Last Updated: Jan-20-2010
Annotated by:
Aull, Felice

Primary Category: Literature / Nonfiction

Genre: Memoir

Summary:

In his dedication to the book, the author addresses his sons: "The secret to life? Clean your room." The meaning of this becomes clear as Vernon traces the story of his brother, Paul, with whose death the book begins. Paul was 15 years older than the author and had been only a shadowy presence in his life. When Paul died, John Vernon had to exercise his duties as executor of Paul's "estate," an estate that turned out to be a festering, stinking nightmare of a house.

The house was filled with 20 years worth of trash that represented 20 years of Paul's life as a recluse. This memoir is an attempt to imagine Paul's life and to understand the reasons for the course it took. It is also an attempt to "bear painful news" and to reflect on his own reactions to what he discovers and to Paul's death.
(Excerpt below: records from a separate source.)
<file path="config.mk">
export PLATFORM = sky130hd
export DESIGN_NAME = DT
export DESIGN_NICKNAME = DT
export VERILOG_FILES = /design/flow/design.v
export SDC_FILE = /design/flow/constraint.sdc
export NUM_CORES = 4
export LEC_CHECK = 0
export ABC_AREA = 1
export CAP_MARGIN = 20
export CORE_MARGIN = 2
export CORE_UTILIZATION = 72
export CTS_CLUSTER_SIZE = 24
export PLACE_DENSITY = 0.35
export SETUP_SLACK_MARGIN = 2.1
export SLEW_MARGIN = 20
</file>
<file path="constraint.sdc">
create_clock -name core_clock -period 7.13 [get_ports {clk}]
set_input_delay 1.4260 -clock core_clock [delete_from_list [all_inputs] [get_ports {clk}]]
set_output_delay 1.4260 -clock core_clock [all_outputs]
set_load 0.01 [all_outputs]
</file>
==> run a <==
==> flow/design.v <==
module pixel_sort_asc (
	 input clk, reset, soft_rst,
	 input enable, 
	 input      [15:0] Pixel_in1, Pixel_in2, Pixel_in3, Pixel_in4 , Pixel_in5 , Pixel_in6, Pixel_in7, Pixel_in8,
	 output reg [15:0] Pixel_out1, Pixel_out2, Pixel_out3, Pixel_out4 , Pixel_out5 , Pixel_out6, Pixel_out7, Pixel_out8,    output reg valid_out
);
integer i, j;
reg [15:0] array [1:8]; 
reg [15:0] temp;
reg [15:0] in1, in2, in3, in4, in5, in6, in7, in8;
always @(posedge clk)
 begin
 if (reset)
     begin
	  in1 <= 0;
	  in2 <= 0; 
	  in3 <= 0; 
	  in4 <=	0;
	  in5 <=	0; 
	  in6 <=	0; 
	  in7 <=	0; 
	  in8 <=	0; 
	  valid_out <= 0; 
		 Pixel_out1 <= 0;
		 Pixel_out2 <= 0;
		 Pixel_out3 <= 0;
		 Pixel_out4 <= 0;
		 Pixel_out5 <= 0;
		 Pixel_out6 <= 0;
		 Pixel_out7 <= 0;
		 Pixel_out8 <= 0; 
	  end 
	  else if(soft_rst)
		 begin 
	    in1 <=  0;
		 in2 <=  0; 
	    in3 <=  0; 
	    in4 <=	0;
	    in5 <=	0; 
	    in6 <=	0; 
	    in7 <=	0; 
	    in8 <=	0; 
	    valid_out <= 0; 
		 Pixel_out1 <= 0;
		 Pixel_out2 <= 0;
		 Pixel_out3 <= 0;
		 Pixel_out4 <= 0;
		 Pixel_out5 <= 0;
		 Pixel_out6 <= 0;
		 Pixel_out7 <= 0;
		 Pixel_out8 <= 0; 
       end
		 else  if(enable)
		 begin
       valid_out <= 1;
		in1<= Pixel_in1;
		in2<= Pixel_in2; 
		in3<= Pixel_in3; 
		in4<= Pixel_in4;  
		in5<=	Pixel_in5; 
		in6<=	Pixel_in6; 
		in7<=	Pixel_in7; 
		in8<=	Pixel_in8; 
		 Pixel_out1 <= array[8];
		 Pixel_out2 <= array[7];
		 Pixel_out3 <= array[6];
		 Pixel_out4 <= array[5];
		 Pixel_out5 <= array[4];
		 Pixel_out6 <= array[3];
		 Pixel_out7 <= array[2];
		 Pixel_out8 <= array[1];
	  	end
		 else begin
		 valid_out <= 0;
		 in1 <=  0;
		 in2 <=  0; 
	    in3 <=  0; 
	    in4 <=	0;
	    in5 <=	0; 
	    in6 <=	0; 
	    in7 <=	0; 
	    in8 <=	0; 
		 Pixel_out1 <= 0;
		 Pixel_out2 <= 0;
		 Pixel_out3 <= 0;
		 Pixel_out4 <= 0;
		 Pixel_out5 <= 0;
		 Pixel_out6 <= 0;
		 Pixel_out7 <= 0;
		 Pixel_out8 <= 0; 
       end	
 end 
 always @(*)
  begin
 if (reset)
     begin
		 array[1] =  0; 
		 array[2] =	 0;
		 array[3] =  0;
		 array[4] =  0;
		 array[5] =  0;
		 array[6] =  0;
		 array[7] =  0;
		 array[8] =  0;
	  end 
	  else if(soft_rst)
		 begin 
	    array[1] =  0; 
		 array[2] =	 0;
		 array[3] =  0;
		 array[4] =  0;
		 array[5] =  0;
		 array[6] =  0;
		 array[7] =  0;
		 array[8] =  0;
	     end
	else  begin
			 array[1] =  Pixel_in1; 
			 array[2] =	 Pixel_in2;
			 array[3] =  Pixel_in3;
			 array[4] =  Pixel_in4;
			 array[5] =  Pixel_in5;
			 array[6] =  Pixel_in6;
			 array[7] =  Pixel_in7;
			 array[8] =  Pixel_in8;
 for ( i= 8; i>0; i=i-1) begin
		for(j=1; j<i; j=j+1) begin 
		 if (array[j] < array[j + 1])
          begin
            temp = array[j];
            array[j] = array[j + 1];
            array[j + 1] = temp;
				end
		   end
		end
	end
 end 
endmodule 
==> flow/run.sh <==
#!/bin/bash
# the make line also repeats each setting of config.mk as NAME=value (left out here)
make -C /OpenROAD-flow-scripts/flow DESIGN_CONFIG=/design/flow/config.mk WORK_HOME=/design/flow/orfs CLKGATE_MAP_FILE= finish
==> flow/config.mk <==
export PLATFORM = sky130hd
export DESIGN_NAME = pixel_sort_asc
export DESIGN_NICKNAME = pixel_sort_asc
export VERILOG_FILES = /design/flow/design.v
export SDC_FILE = /design/flow/constraint.sdc
export NUM_CORES = 4
export LEC_CHECK = 0
export ABC_AREA = 1
export CAP_MARGIN = 20
export CORE_ASPECT_RATIO = 1.39
export CORE_MARGIN = 2
export CORE_UTILIZATION = 72
export CTS_CLUSTER_DIAMETER = 294
export CTS_CLUSTER_SIZE = 99
export PLACE_DENSITY = 0.85
export SETUP_SLACK_MARGIN = -1.09
export SLEW_MARGIN = 20
export TNS_END_PERCENT = 10
==> flow/constraint.sdc <==
create_clock -name core_clock -period 19.4 [get_ports {clk}]
set_input_delay 3.8800 -clock core_clock [delete_from_list [all_inputs] [get_ports {clk}]]
set_output_delay 3.8800 -clock core_clock [all_outputs]
set_load 0.01 [all_outputs]
==> inputs of run b, as changes to run a <==
- ABC_AREA: 1 -> unset
- CORE_ASPECT_RATIO: 1.39 -> unset
- CORE_UTILIZATION: 72 -> 58
- CTS_CLUSTER_DIAMETER: 294 -> unset
- CTS_CLUSTER_SIZE: 99 -> unset
- PLACE_DENSITY: 0.85 -> unset
- SETUP_SLACK_MARGIN: -1.09 -> -1.53
- TNS_END_PERCENT: 10 -> unset
==> flow/constraint.sdc (replaced) <==
create_clock -name core_clock -period 26.6 [get_ports {clk}]
set_input_delay 5.3200 -clock core_clock [delete_from_list [all_inputs] [get_ports {clk}]]
set_output_delay 5.3200 -clock core_clock [all_outputs]
set_load 0.01 [all_outputs]
==> inputs of run c, as changes to run a <==
- ABC_AREA: 1 -> unset
- CORE_ASPECT_RATIO: 1.39 -> 0.5
- CORE_UTILIZATION: 72 -> 58
- CTS_CLUSTER_DIAMETER: 294 -> 54
- CTS_CLUSTER_SIZE: 99 -> 14
- PLACE_DENSITY: 0.85 -> unset
- PLACE_DENSITY_LB_ADDON: unset -> 0.3
- SETUP_SLACK_MARGIN: -1.09 -> -2.0
- TNS_END_PERCENT: 10 -> unset
==> flow/constraint.sdc (replaced) <==
create_clock -name core_clock -period 38.0 [get_ports {clk}]
set_input_delay 7.6000 -clock core_clock [delete_from_list [all_inputs] [get_ports {clk}]]
set_output_delay 7.6000 -clock core_clock [all_outputs]
set_load 0.01 [all_outputs]
==> results <==
Run status: run a stopped before the end; run c failed layout checks; run b stopped before the end
Stage where the flow stopped: run a detailed placement (3_5_place_dp); run c -; run b global routing (5_1_grt)
Layout check failures: run a -; run c setup timing; run b -
Die width: run a 156 um; run c 293 um; run b 208 um
Cell Area, Synth: run a 23,100 um^2; run c 24,200 um^2; run b 24,200 um^2
Mapped Cells: run a 3,936; run c 3,571; run b 3,571
Count leader, synth: run a nand2_1; run c nor2_1; run b nor2_1
Root buf cell: run a -; run c clkbuf_16; run b clkbuf_16
Num CTS Buffers: run a -; run c 17; run b 17
Number of clock sinks: run a -; run c 129; run b 129
Rows: run a 77; run c 52; run b 74
Chip area estimate from yosys synthesis: run a 23,100 um^2; run c 24,200 um^2; run b 24,200 um^2
Setup Buffers After CTS: run a -; run c 0; run b 42
Top-area cell type share of the netlist area: run a 21.0%; run c 20.0%; run b 20.0%
Fa+ha+maj area frac: run a 21.0%; run c 20.2%; run b 20.2%
Placeable Area: run a 31,700 um^2; run c 40,800 um^2; run b 41,000 um^2
Placed instance area: run a -; run c 28,700 um^2; run b 38,100 um^2
Routability congestion estimate from global placement: run a 1.17; run c 1.14; run b 1.10
Total half-perimeter wirelength after legalization and detailed placement: run a -; run c 75.3 mm; run b 106 mm
Synth unique cells: run a 40; run c 100; run b 100
H-tree level count: run a -; run c 4; run b 4
Synth Net Count: run a 4,455; run c 4,090; run b 4,090
Post-cts hold buffer count: run a -; run c 0; run b 0
Placement Setup Slack: run a -; run c -2.12 ns; run b -9.13 ns
job 8460:
Design fpadd_40, start of the top module:
module fpadd_40(x_40,y_40,res_40,clk_40,rst_40);
input [31:0] x_40,y_40;				      
output [31:0] res_40;				 
input clk_40,rst_40;
parameter menw_40=45;             
reg sing_x_40,sing_y_40;	 
reg [7:0] exp_x_40, exp_y_40,exp_res_40;		 
reg [menw_40:0] mes_x_40, mes_y_40,mes_res_40,mes_medi_40;	 
reg zero_40_x,zero_40_y;	
reg signres;		                     
reg [31:0] resout_40;	 
integer int_exp_x,int_exp_y,int_exp_dif_40;	 
integer renorm_40,renorm_400,renorm_401,renorm_402,renorm_403,renorm_404,renorm_405;	 
parameter [menw_40:0] zero_40=0;
integer int_exp_dif_402,int_exp_dif_401,int_exp_dif_404,int_exp_dif_403,int_exp_dif_405,int_exp_dif_406,int_exp_dif_4000,int_exp_dif_400;
reg [menw_40:0] mes_y_402,mes_y_401,mes_y_403,mes_y_404;
reg [menw_40:0] mes_x_402,mes_x_401,mes_x_403,mes_x_404;
reg [menw_40:0] mes_res_401,mes_res_402,mes_res_403,mes_res_404,mes_res_4000,mes_res_400;
reg [7:0] exp_x_402,exp_x_401;
reg [7:0] exp_res_402,exp_res_401,exp_res_403,exp_res_404,exp_res_4000,exp_res_400;
reg sing_x_402,sing_x_401,sing_x_403;
reg sing_y_402,sing_y_401,sing_y_403;
reg signres2,signres1,signres3,signres4,signres5,signres6,signres00,signres0;
assign res_40=resout_40;
always @(*) begin
renorm_40=0;
  zero_40_x = (x_40[30:0]==0)?1:0;
  zero_40_y = (y_40[30:0]==0)?1:0;
  ...
Size in the first run: ~2,000 cells after synthesis, roughly 98 I/O pins, about 19,000 µm² of cells after synthesis.
make LEC_CHECK=0 CAP_MARGIN=20 CORE_MARGIN=9 CORE_UTILIZATION=40 CTS_CLUSTER_DIAMETER=150 SETUP_SLACK_MARGIN=1.23 SLEW_MARGIN=20 finish   # period 5.0 ns
run.sh (not shown) runs the stock make flow with config.mk's settings and CLKGATE_MAP_FILE=.
Looking at the reports, job 8460 completed the entire flow and the layout it produced met the timing, DRC and antenna checks.
### job 8460 -> job 2258
# job 8460
export LEC_CHECK = 0
export CAP_MARGIN = 20
export CORE_MARGIN = 9
export CORE_UTILIZATION = 40
export CTS_CLUSTER_DIAMETER = 150
export SETUP_SLACK_MARGIN = 1.23
export SLEW_MARGIN = 20
create_clock -name core_clock -period 5.0 [get_ports {clk_40}]
# job 2258
export LEC_CHECK = 0
export CAP_MARGIN = 20
export CORE_MARGIN = 2
export CORE_UTILIZATION = 40
export SLEW_MARGIN = 20
create_clock -name core_clock -period 4.98 [get_ports {clk_40}]
Notes after the runs:
The wire length in job 2258 sits 6.1% below the value recorded for job 8460. Per the comparison of job 2258 with job 8460, overall die height now sits lower, floorplan utilization saw a decrease. Count of clock-buffer cells in the layout went up by a few percent going from job 8460 to job 2258. Summary: with job 8460 as the reference, layout buffer count excluding clock buffers in job 2258 moved down by more than 10%. Between job 2258 and job 8460, the clock insertion delay at the later pin of the skew report figures differ only marginally. When job 2258 is measured against job 8460, its critical path depth turns out 1 lower.
For job 1890, these inputs were changed with respect to job 2258:
# job 2258
export LEC_CHECK = 0
export CAP_MARGIN = 20
export CORE_MARGIN = 2
export CORE_UTILIZATION = 40
export SLEW_MARGIN = 20
create_clock -name core_clock -period 4.98 [get_ports {clk_40}]
# job 1890
export LEC_CHECK = 0
export CAP_MARGIN = 20
export CORE_MARGIN = 2
export CORE_UTILIZATION = 66
export SLEW_MARGIN = 20
create_clock -name core_clock -period 4.28 [get_ports {clk_40}]
### Flow results
The final report for job 1890 shows a completed flow and a layout that fails verification, specifically setup timing. Global-route wire length before repair went up by a little under 10% going from job 2258 to job 1890. The run showing the greater share of the clock period used by the worst path is job 1890. Job 1890 ends up with a non-clock buffer count that is about 64% higher than in job 2258. Looking at tightest slew margin relative to the limit across both flows, job 1890 is the weaker of the two, with job 2258 ahead. Going from job 2258 to job 1890, combinational fraction of design power went up; XOR/XNOR share of the synthesized area comparable. The arrival time reported for the critical path endpoint number comes out lower for job 2258 vs job 1890. Worst hold slack: job 1890 vs job 2258, no meaningful difference. STATUS setup slack: job 1890 loses against job 2258.
Setup changes, job 1890 to job 5692
# job 1890
export LEC_CHECK = 0
export CAP_MARGIN = 20
export CORE_MARGIN = 2
export CORE_UTILIZATION = 66
export SLEW_MARGIN = 20
create_clock -name core_clock -period 4.28 [get_ports {clk_40}]
# job 5692
export LEC_CHECK = 0
export ABC_AREA = 1
export CAP_MARGIN = 20
export CORE_ASPECT_RATIO = 1.46
export CORE_MARGIN = 2
export CORE_UTILIZATION = 72
export CTS_CLUSTER_DIAMETER = 399
export CTS_CLUSTER_SIZE = 98
export PLACE_DENSITY = 0.36
export SETUP_SLACK_MARGIN = 0.54
export SLEW_MARGIN = 20
export TNS_END_PERCENT = 10
create_clock -name core_clock -period 2.38 [get_ports {clk_40}]
## What came out
Tool error GRT-0116 stopped job 5692 during global routing; no final results. Taking job 1890 as the reference point, the register share after synthesis of job 5692 falls by 2.3 points. Of job 5692 and job 1890, the higher area reported by Yosys stat belongs to job 5692. The run showing the smaller placer's final routability congestion estimate is job 1890. Diff job 1890 -> job 5692: number of instances in the placed design picked up an extra 36%, worst slack after detailed placement lost 2.09 ns, average instance area after synthesis lost 23%, xor-xnor portion of the synthesized cell area lost 0.45 points. Number of setup buffers added after CTS: lower on job 1890.
Modified inputs, job 9718 compared to job 5692
# job 5692
export LEC_CHECK = 0
export ABC_AREA = 1
export CAP_MARGIN = 20
export CORE_ASPECT_RATIO = 1.46
export CORE_MARGIN = 2
export CORE_UTILIZATION = 72
export CTS_CLUSTER_DIAMETER = 399
export CTS_CLUSTER_SIZE = 98
export PLACE_DENSITY = 0.36
export SETUP_SLACK_MARGIN = 0.54
export SLEW_MARGIN = 20
export TNS_END_PERCENT = 10
create_clock -name core_clock -period 2.38 [get_ports {clk_40}]
# job 9718
export LEC_CHECK = 0
export CAP_MARGIN = 20
export CORE_MARGIN = 2
export CORE_UTILIZATION = 40
export SLEW_MARGIN = 20
create_clock -name core_clock -period 5.0 [get_ports {clk_40}]
Notes after the runs:
Apart from job 5692, each of job 5692 and job 9718 ends the flow with a layout that passes the timing, DRC and antenna checks. [compare] base=job 5692 new=job 9718: total clock sinks level; fraction of the yosys area taken by sequential cells moved up; H-tree depth moved up. Job 9718 — total die size 68% higher, job 5692 as reference. Diff job 5692 -> job 9718 | average footprint of a synthesized cell | increase of 30%.
Setup of v54:
## Hq2x
module Hq2x #(parameter LENGTH = 16, parameter HALF_DEPTH = 1, parameter DWIDTH = HALF_DEPTH ? 11 : 23)
(
	input             clk,
	input             ce_in,
	input  [DWIDTH:0] inputpixel,
	input             mono,
	input             disable_hq2x,
	input             reset_frame,
	input             reset_line,
	input             ce_out,
	input       [1:0] read_y,
	input             hblank,
	output [DWIDTH:0] outpixel
);
clock: 4.01 ns
lec_check: 0
abc_area: 1
cap_margin: 20
core_aspect_ratio: 1.32
core_margin: 2
core_utilization: 72
cts_cluster_diameter: 258
cts_cluster_size: 10
place_density: 0.6
slew_margin: 20
run.sh (not shown) runs the stock make flow with config.mk's settings and CLKGATE_MAP_FILE=.
The layout from v54, despite a flow that completed every stage, fails the layout checks, with the failing checks listed as setup timing.
The inputs of v33 differ from those of v54 as listed below.
- clearing CTS_CLUSTER_SIZE, which used to be 10
- clearing CORE_ASPECT_RATIO, which used to be 1.32
- clearing CTS_CLUSTER_DIAMETER, which used to be 258
- swapping 20 for 5 in CAP_MARGIN
- clearing ABC_AREA, which used to be 1
- swapping 0.6 for 0.37 in PLACE_DENSITY
==> comparison <==
In v33 the implementation ran to completion but is not tape-out ready, as the final checks report setup timing.
Status v54: flow complete, layout not clean - setup timing
Measured against v33, the number of buffers outside the clock class in the layout of v54 comes out at 1.2 times the reference value.
The fraction of standard cell area that is sequential in v33 sits 1.8 points above the value recorded for v54.
Between v54 and v33, final layout net count is higher for v54, v33 comes in under that.
v33 ended up with a higher xor and xnor area share after synthesis than v54 did.
Re sequential fraction of the synthesis area: v54 was lower than v33.
Going from v54 to v33, the largest fanout of any net on the critical path was found to have gone up by 4.
The final HPWL from detailed placement in v54 is 1.16 times that in v33.
Relative to v33, the following input files were edited for v37:
- CTS_CLUSTER_SIZE: unset -> 10
- SETUP_SLACK_MARGIN: unset -> 1.15
- CORE_ASPECT_RATIO: unset -> 1.32
- CTS_CLUSTER_DIAMETER: unset -> 258
- CAP_MARGIN: 5 -> 30
- PLACE_DENSITY: 0.37 -> 0.6
- ABC_AREA: unset -> 1
- TNS_END_PERCENT: unset -> 5
==> comparison <==
- Going from v33 to v37, sequential share of layout area shrinks by 0.75 points.
- Delta (v37 minus v33): register share after synthesis lost 1.0 points, cell-internal power went down, placed standard-cell area grew by 2.1%, share of synthesized cell area in full adder, half adder and majority cells essentially unchanged.
- Final checks on v37, whose flow otherwise completed, came back failing, citing setup timing.
- In v33 the implementation completed, yet the final layout does not meet the checks, the culprit being setup timing.
- v37 against v33; number of clock buffer instances in the layout is up by more than a quarter.
- Between v33 and v37, the routed wire length figures differ only marginally.
Inputs modified between v37 and v57:
- swapping 10 for 17 in CTS_CLUSTER_SIZE
- swapping 258 for 396 in CTS_CLUSTER_DIAMETER
- clearing CORE_ASPECT_RATIO, which used to be 1.32
- swapping 30 for 40 in CAP_MARGIN
- clearing TNS_END_PERCENT, which used to be 5
- swapping 1.15 for -0.3 in SETUP_SLACK_MARGIN
### Flow results
[flow] v37 | stages: complete | final checks: fail | reason: setup timing. v57 completed end to end; final checks failed (setup timing). As far as global-route congestion overflow total goes, v57 and v37 are indistinguishable; the numbers are identical. When v57 is measured against v37, its slack of the critical path turns out 0.20 ns higher. Measured against v37, the clock power of v57 comes out at 0.68 times the reference value. In the flow results for v37 and v57, the total chip power is smaller on v57. Compared with v37, in v57 combined global-route utilization of all metal layers shrank by 3.6 points; relative max-transition margin grew by 6.8 points; routed wire length shrank by 34000 um; design area shrank by 1.8%.

* * *

run A:
Hq2x again, from the RTL that the note above started with.
Settings: LEC_CHECK=0, CAP_MARGIN=25, CORE_MARGIN=2, CORE_UTILIZATION=40, CTS_CLUSTER_DIAMETER=62, SETUP_SLACK_MARGIN=1.64, SLEW_MARGIN=20, TNS_END_PERCENT=10; clock period 8.0 ns.
Per the final summary, run A finished and its layout is clean on timing, DRC and antenna.
The following lists how run B was set up differently from run A:
diff --git a/flow/config.mk b/flow/config.mk
--- a/flow/config.mk
+++ b/flow/config.mk
@@ -6,8 +6,9 @@
 export NUM_CORES = 4
 export LEC_CHECK = 0
-export CAP_MARGIN = 25
+export CAP_MARGIN = 20
 export CORE_MARGIN = 2
-export CORE_UTILIZATION = 40
+export CORE_UTILIZATION = 24
 export CTS_CLUSTER_DIAMETER = 62
+export MAX_ROUTING_LAYER = met4
 export SETUP_SLACK_MARGIN = 1.64
 export SLEW_MARGIN = 20
## What came out
- Measured against each other, run A and run B differ in final setup slack of the worst path, the higher figure coming from run A.
- The via count reported for run B is higher than the one for run A.
- The clock-buffer cell count of run B falls short of that of run A by 9.0%.
- Going from run A to run B, global-route usage has decreased; static leakage power has decreased; final wirelength has increased; fraction of power consumed by sequential logic has increased; post-layout total power has decreased.
- Compared to run A, run B has cell count 2658 higher.
[inputs] run C vs run B
==> flow/config.mk <==
export PLATFORM = sky130hd
export DESIGN_NAME = Hq2x
export DESIGN_NICKNAME = Hq2x
export VERILOG_FILES = /design/flow/design.v
export SDC_FILE = /design/flow/constraint.sdc
export NUM_CORES = 4
export LEC_CHECK = 0
export CAP_MARGIN = 20
export CELL_PAD_IN_SITES_DETAIL_PLACEMENT = 2
export CELL_PAD_IN_SITES_GLOBAL_PLACEMENT = 2
export CORE_MARGIN = 2
export CORE_UTILIZATION = 64
export CTS_CLUSTER_DIAMETER = 223
export MAX_ROUTING_LAYER = met5
export MIN_ROUTING_LAYER = met2
export SETUP_SLACK_MARGIN = 0.48
export SLEW_MARGIN = 40
export TNS_END_PERCENT = 10
[summary]
- Run C never completed, since it errored out during 3_5_place_dp.
- Run B finished all stages; the layout is clean.
- In the tables for run B and run C, x dimension of the die reads higher with run B.
- Run C -> run B: floorplan net count delta 0, exact match
- Per the comparison of run C with run B, total number of placement rows fell 101; die size -62%.
- Per the comparison of run C with run B, initial core utilization went up; die outline height went down.
For run D, these inputs were changed with respect to run C:
==> flow/config.mk <==
export PLATFORM = sky130hd
export DESIGN_NAME = Hq2x
export DESIGN_NICKNAME = Hq2x
export VERILOG_FILES = /design/flow/design.v
export SDC_FILE = /design/flow/constraint.sdc
export NUM_CORES = 4
export LEC_CHECK = 0
export CAP_MARGIN = 20
export CORE_MARGIN = 2
export CORE_UTILIZATION = 45
export PLACE_DENSITY = 0.6
export SLEW_MARGIN = 20
==> flow/constraint.sdc <==
create_clock -name core_clock -period 7.21 [get_ports {clk}]
set_input_delay 1.4420 -clock core_clock [delete_from_list [all_inputs] [get_ports {clk}]]
set_output_delay 1.4420 -clock core_clock [all_outputs]
set_load 0.01 [all_outputs]
==> comparison <==
- Summary of run C and run D: one run falls short of a clean finish, namely run C.
- Run C is listed as incomplete: the tool reported an error in 3_5_place_dp and the run ended there.
- Taking run C as 1.0, run D lands at 0.936 on final RePlAce weighted congestion.
- Floorplan check, run D vs run C: die outline larger in run D
- Re die width: run D and run C aren't equal, and the lower value belongs to run C.
==> inputs of try-tundra <==
==> flow/design.v <==
`timescale 1ns/1ps
module fir(
	input			clk_100k,
	input			rst_n,
	input 	signed [8:0]	samp_in,
	output 	signed [8:0]	fir_out	
);
wire	signed [15:0]	b[0:20];
reg	signed [8:0]	samp[0:20]; 
wire signed [24:0]	mult[0:20];
wire signed [33:0]	sum;
assign b[0] = 16'h0312;
assign b[1] = 16'h03F8;
assign b[2] = 16'h0694;
assign b[3] = 16'h0AAD;
assign b[4] = 16'h0FE6;
assign b[5] = 16'h15BC;
assign b[6] = 16'h1B9F;
assign b[7] = 16'h20F9;
assign b[8] = 16'h2539;
assign b[9] = 16'h27F6;
assign b[10] = 16'h28E9;
assign b[11] = 16'h27F6;
assign b[12] = 16'h2539;
assign b[13] = 16'h20F9;
assign b[14] = 16'h1B9F;
assign b[15] = 16'h15BC;
assign b[16] = 16'h0FE6;
assign b[17] = 16'h0AAD;
assign b[18] = 16'h0694;
assign b[19] = 16'h03F8;
assign b[20] = 16'h0312;
integer i;
always @(posedge clk_100k or negedge rst_n) begin
	if(!rst_n) begin
		for(i=20;i>=0;i=i-1)begin
			samp[i] <= 0;
		end
	end
	else begin  
		for(i=20;i>0;i=i-1)begin
			samp[i] <= samp[i-1];
		end
		samp[0] <= samp_in;
	end
end
genvar j;
for(j=0;j<=20;j=j+1)begin
	assign mult[j] = $signed(samp[j])*$signed(b[j]);
end
assign sum = mult[0]+mult[1]+mult[2]+mult[3]+mult[4]+mult[5]+mult[6]+mult[7]+mult[8]+mult[9]+mult[10]+mult[11]+mult[12]+mult[13]+mult[14]+mult[15]+mult[16]+mult[17]+mult[18]+mult[19]+mult[20];
assign fir_out = sum[24:16];
endmodule
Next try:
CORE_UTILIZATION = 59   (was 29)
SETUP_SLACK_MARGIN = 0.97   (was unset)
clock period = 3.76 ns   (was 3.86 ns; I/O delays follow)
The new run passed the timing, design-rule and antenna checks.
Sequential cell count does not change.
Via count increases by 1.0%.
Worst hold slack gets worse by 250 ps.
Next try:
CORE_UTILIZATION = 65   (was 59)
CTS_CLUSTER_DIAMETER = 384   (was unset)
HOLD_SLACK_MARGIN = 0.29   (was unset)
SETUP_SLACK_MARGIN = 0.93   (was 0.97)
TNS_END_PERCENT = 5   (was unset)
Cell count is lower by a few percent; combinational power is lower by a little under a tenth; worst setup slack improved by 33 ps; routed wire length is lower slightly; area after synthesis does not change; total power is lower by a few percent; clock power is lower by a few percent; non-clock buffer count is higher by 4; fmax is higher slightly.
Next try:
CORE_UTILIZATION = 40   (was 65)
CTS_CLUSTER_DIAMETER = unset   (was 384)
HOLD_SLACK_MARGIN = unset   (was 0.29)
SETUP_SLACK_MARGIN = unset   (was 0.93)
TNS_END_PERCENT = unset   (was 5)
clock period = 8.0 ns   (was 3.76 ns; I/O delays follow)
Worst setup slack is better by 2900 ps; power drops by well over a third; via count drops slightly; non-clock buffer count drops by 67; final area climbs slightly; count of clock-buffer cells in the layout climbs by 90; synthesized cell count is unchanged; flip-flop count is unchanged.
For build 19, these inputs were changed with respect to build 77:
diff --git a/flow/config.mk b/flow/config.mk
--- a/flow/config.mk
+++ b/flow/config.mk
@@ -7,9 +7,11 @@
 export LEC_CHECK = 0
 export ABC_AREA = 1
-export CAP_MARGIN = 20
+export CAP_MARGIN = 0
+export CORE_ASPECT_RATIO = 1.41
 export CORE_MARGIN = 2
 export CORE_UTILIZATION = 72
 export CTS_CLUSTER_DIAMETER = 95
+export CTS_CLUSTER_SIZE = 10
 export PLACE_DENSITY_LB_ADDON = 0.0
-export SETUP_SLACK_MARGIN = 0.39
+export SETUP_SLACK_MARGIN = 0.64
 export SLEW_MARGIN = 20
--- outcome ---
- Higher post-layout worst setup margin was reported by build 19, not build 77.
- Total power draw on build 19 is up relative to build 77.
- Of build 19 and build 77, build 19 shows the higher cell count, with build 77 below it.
In order to do this, Vernon calls on history, interweaving his memories and what was revealed of Paul's life after his death with discussions of the beliefs and discoveries of past eras. Finding himself nailing a thermometer to the outside of Paul's house, the author describes the development of thermometers, and the nature of heat ("Heat"). What, he asks, is meant by "normal" atmospheric pressure? How abnormal was his brother? After all, he bought nursing-home insurance a year before he died. And how normal is he, John Vernon, affixing a thermometer to this wreckage?

As he builds a primitive set of steps to the house, the author explores the history of tool making and speculates about what distinguishes humans from animals; did Cain murder Abel with a hammer, and is he, John Vernon, his brother's keeper? ("Tools") Similar expositions and speculations interdigitate in subsequent sections entitled "Body," "Corpse," "House," "Origins." [At the end of the book, there is a bibliography of references for each section.]